**ACTIVITY**
Please print the records below exactly as they are written.

**INFORMATION PROVIDED**
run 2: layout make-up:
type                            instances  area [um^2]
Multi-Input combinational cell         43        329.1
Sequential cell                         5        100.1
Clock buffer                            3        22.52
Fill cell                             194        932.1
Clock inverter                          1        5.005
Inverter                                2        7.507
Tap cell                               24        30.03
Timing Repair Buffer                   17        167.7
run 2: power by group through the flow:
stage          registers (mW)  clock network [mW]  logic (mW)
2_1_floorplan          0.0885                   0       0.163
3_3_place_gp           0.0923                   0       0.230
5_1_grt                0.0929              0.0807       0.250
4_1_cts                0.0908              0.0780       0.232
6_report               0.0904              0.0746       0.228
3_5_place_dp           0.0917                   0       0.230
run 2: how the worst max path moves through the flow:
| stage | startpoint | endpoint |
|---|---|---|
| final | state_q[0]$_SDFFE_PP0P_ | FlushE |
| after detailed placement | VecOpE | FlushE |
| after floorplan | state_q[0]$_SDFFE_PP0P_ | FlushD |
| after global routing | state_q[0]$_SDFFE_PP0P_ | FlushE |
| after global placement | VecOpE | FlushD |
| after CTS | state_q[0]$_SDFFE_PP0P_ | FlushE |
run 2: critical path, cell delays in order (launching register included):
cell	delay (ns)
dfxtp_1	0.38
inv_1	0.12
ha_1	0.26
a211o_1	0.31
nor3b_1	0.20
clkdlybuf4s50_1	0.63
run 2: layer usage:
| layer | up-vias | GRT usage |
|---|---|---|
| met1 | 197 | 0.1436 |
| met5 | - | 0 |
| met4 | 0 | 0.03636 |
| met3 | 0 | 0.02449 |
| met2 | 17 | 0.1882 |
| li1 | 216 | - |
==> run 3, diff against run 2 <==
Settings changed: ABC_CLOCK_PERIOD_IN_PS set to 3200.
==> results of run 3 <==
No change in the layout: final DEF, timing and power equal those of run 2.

**EXERCISE SOLUTION**
run 2: layout make-up:
type                            instances  area [um^2]
Multi-Input combinational cell         43        329.1
Sequential cell                         5        100.1
Clock buffer                            3        22.52
Fill cell                             194        932.1
Clock inverter                          1        5.005
Inverter                                2        7.507
Tap cell                               24        30.03
Timing Repair Buffer                   17        167.7
run 2: power by group through the flow:
stage          registers (mW)  clock network [mW]  logic (mW)
2_1_floorplan          0.0885                   0       0.163
3_3_place_gp           0.0923                   0       0.230
5_1_grt                0.0929              0.0807       0.250
4_1_cts                0.0908              0.0780       0.232
6_report               0.0904              0.0746       0.228
3_5_place_dp           0.0917                   0       0.230
run 2: how the worst max path moves through the flow:
| stage | startpoint | endpoint |
|---|---|---|
| final | state_q[0]$_SDFFE_PP0P_ | FlushE |
| after detailed placement | VecOpE | FlushE |
| after floorplan | state_q[0]$_SDFFE_PP0P_ | FlushD |
| after global routing | state_q[0]$_SDFFE_PP0P_ | FlushE |
| after global placement | VecOpE | FlushD |
| after CTS | state_q[0]$_SDFFE_PP0P_ | FlushE |
run 2: critical path, cell delays in order (launching register included):
cell	delay (ns)
dfxtp_1	0.38
inv_1	0.12
ha_1	0.26
a211o_1	0.31
nor3b_1	0.20
clkdlybuf4s50_1	0.63
run 2: layer usage:
| layer | up-vias | GRT usage |
|---|---|---|
| met1 | 197 | 0.1436 |
| met5 | - | 0 |
| met4 | 0 | 0.03636 |
| met3 | 0 | 0.02449 |
| met2 | 17 | 0.1882 |
| li1 | 216 | - |
==> run 3, diff against run 2 <==
Settings changed: ABC_CLOCK_PERIOD_IN_PS set to 3200.
==> results of run 3 <==
No change in the layout: final DEF, timing and power equal those of run 2.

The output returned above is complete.